Чимин пищит от восторга, забыв, что минуту назад захлебывался слезами, и обнимает юношу. Они лежали еще долго, и как маленькие птички, счастливо щебетали о своих любимых. Каждый из них хотел только одного — любить и быть любимым! И как же горько и не справедливо осознавать, что один безумно любит, но не может стать любимым; другой нежно любим, но не имеет права любить! Но надежда все же есть! И она теплится в сердцах двух юношей, заставляя одного из них, дать себе обещание, что растопит лед в сердце холодного мужчины; а другого надеяться, что все же поймут, простят и примут!
────༺༻────
На следующий день началось сумасшествие, под названием «Влюбленный Паке Чимин»! Весь корабль накрыла восхитительная волна счастья и сияния, что исходила от прекрасного юноши. От Чимина невозможно было отвести глаз — так он расцвел в своей любви. Стоило только появиться юноше на палубе, всех сшибало с ног от сияния янтарных глаз, от манящего блеска пухлых губ, от плавности и гибкости восхитительного тела. Чимин был влюблен безумно! И даже то, что объект его пылких чувств, лишь мрачнел день ото дня, не могло огорчить юношу, наоборот — лишь поджигало желание стать еще лучше, еще красивее.

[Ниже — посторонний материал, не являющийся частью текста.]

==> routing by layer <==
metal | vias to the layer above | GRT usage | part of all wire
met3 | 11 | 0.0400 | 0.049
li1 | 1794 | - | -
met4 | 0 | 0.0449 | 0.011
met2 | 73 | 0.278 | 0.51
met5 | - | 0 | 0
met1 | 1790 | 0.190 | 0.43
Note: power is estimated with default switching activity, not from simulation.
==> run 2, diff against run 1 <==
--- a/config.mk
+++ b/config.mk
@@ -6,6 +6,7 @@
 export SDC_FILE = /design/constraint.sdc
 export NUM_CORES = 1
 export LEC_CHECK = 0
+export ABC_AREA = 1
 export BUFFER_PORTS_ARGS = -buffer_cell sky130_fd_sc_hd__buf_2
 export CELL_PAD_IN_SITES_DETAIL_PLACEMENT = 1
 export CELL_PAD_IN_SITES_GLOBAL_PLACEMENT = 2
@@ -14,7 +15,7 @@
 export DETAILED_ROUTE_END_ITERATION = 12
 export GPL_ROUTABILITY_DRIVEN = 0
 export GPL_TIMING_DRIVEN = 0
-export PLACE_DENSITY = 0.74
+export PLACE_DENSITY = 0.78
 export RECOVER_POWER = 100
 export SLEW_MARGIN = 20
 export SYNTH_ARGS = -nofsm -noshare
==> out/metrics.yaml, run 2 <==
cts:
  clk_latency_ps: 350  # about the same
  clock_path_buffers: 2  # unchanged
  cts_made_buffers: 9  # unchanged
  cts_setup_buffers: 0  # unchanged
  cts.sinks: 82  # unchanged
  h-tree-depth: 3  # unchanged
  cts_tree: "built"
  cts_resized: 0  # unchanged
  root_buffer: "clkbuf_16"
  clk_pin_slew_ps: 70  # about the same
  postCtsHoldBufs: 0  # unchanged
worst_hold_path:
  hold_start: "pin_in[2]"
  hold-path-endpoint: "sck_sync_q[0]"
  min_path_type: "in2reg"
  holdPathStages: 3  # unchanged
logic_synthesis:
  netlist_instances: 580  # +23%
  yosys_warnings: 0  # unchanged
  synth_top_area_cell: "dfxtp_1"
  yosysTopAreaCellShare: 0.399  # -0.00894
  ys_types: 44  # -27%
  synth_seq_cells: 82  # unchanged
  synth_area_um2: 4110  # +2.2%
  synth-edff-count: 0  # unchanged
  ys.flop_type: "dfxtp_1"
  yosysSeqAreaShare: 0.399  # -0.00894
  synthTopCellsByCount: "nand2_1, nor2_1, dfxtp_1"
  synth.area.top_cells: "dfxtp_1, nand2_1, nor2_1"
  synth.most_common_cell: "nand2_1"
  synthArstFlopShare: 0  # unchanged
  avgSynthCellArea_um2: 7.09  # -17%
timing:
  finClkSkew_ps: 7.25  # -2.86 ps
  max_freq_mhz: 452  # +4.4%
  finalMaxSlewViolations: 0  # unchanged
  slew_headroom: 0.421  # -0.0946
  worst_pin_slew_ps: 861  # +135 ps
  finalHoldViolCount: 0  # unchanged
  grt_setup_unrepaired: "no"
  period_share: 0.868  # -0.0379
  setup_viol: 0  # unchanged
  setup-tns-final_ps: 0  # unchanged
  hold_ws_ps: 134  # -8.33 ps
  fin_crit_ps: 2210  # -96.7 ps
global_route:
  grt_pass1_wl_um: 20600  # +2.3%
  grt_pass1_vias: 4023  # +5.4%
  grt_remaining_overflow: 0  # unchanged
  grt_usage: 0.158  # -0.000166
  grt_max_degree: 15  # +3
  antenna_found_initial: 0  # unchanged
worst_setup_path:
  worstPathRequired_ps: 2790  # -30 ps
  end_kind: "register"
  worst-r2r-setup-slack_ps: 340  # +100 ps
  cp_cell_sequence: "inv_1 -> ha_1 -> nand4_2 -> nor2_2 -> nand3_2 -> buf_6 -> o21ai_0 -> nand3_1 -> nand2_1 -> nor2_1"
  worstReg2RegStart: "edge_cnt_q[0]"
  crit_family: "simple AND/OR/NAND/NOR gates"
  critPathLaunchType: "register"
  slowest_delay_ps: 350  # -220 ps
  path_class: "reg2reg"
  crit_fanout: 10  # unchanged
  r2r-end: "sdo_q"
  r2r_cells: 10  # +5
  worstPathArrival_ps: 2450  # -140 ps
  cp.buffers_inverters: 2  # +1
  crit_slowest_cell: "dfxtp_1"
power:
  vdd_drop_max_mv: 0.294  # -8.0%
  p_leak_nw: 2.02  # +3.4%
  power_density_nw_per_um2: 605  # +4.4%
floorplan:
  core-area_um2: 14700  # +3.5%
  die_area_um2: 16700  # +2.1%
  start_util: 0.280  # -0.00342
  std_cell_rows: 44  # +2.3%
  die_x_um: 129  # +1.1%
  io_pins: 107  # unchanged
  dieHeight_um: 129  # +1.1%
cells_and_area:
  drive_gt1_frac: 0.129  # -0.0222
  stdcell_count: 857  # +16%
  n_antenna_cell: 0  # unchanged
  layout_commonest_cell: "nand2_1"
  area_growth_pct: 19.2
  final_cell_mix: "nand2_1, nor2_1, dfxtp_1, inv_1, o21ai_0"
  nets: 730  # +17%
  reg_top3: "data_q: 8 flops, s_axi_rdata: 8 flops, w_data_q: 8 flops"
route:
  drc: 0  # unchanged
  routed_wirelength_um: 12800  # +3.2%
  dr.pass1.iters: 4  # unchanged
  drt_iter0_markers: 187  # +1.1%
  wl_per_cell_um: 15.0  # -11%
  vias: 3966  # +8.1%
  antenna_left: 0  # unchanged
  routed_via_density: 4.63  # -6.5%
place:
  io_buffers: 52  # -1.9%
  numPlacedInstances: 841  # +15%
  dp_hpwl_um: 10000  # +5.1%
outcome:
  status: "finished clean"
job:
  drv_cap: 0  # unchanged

С тех пор, как юношу назначили парусным смотрителем, весь корабль сходил с ума по юноше, что грациозно ходил по реям, озаряя своей улыбкой. Казалось — юноша сиял ярче солнца, так он светился счастьем! Каждое его движение, каждый шаг отдавал негой и грацией. Чимину казалось, что Юнги все время видит его, хотя поблизости мужчины не было практически никогда. И пусть юноша, внутри умирал от стыда, но, все же признавался сам себе, что откровенно пытается соблазнить любимого.
Джин сверлил взглядом, давая понять, что его способы привлечь внимание ему не нравятся. Тэхён ржал с него, откровенно показывая, что «Вот, что любовь с людьми делает!..». Кёнсу был заодно с Джином, и каждый раз одергивал юношу, пытаясь пристыдить, но все было напрасно. Намджун одобрительно улыбался, и желал юноше удачи. Кто-кто, а капитан знал, что значит любить отчаянно, и умирать от желания быть с любимым. Чарли тихо поддерживал, порой даже давал советы как преподнести себя, но лучшим советчиком для юноши было его собственное сердце. Именно оно подсказывало, что он на правильном пути, что его полюбят так же сильно, как любит он сам, что его мужчина лучший на земле!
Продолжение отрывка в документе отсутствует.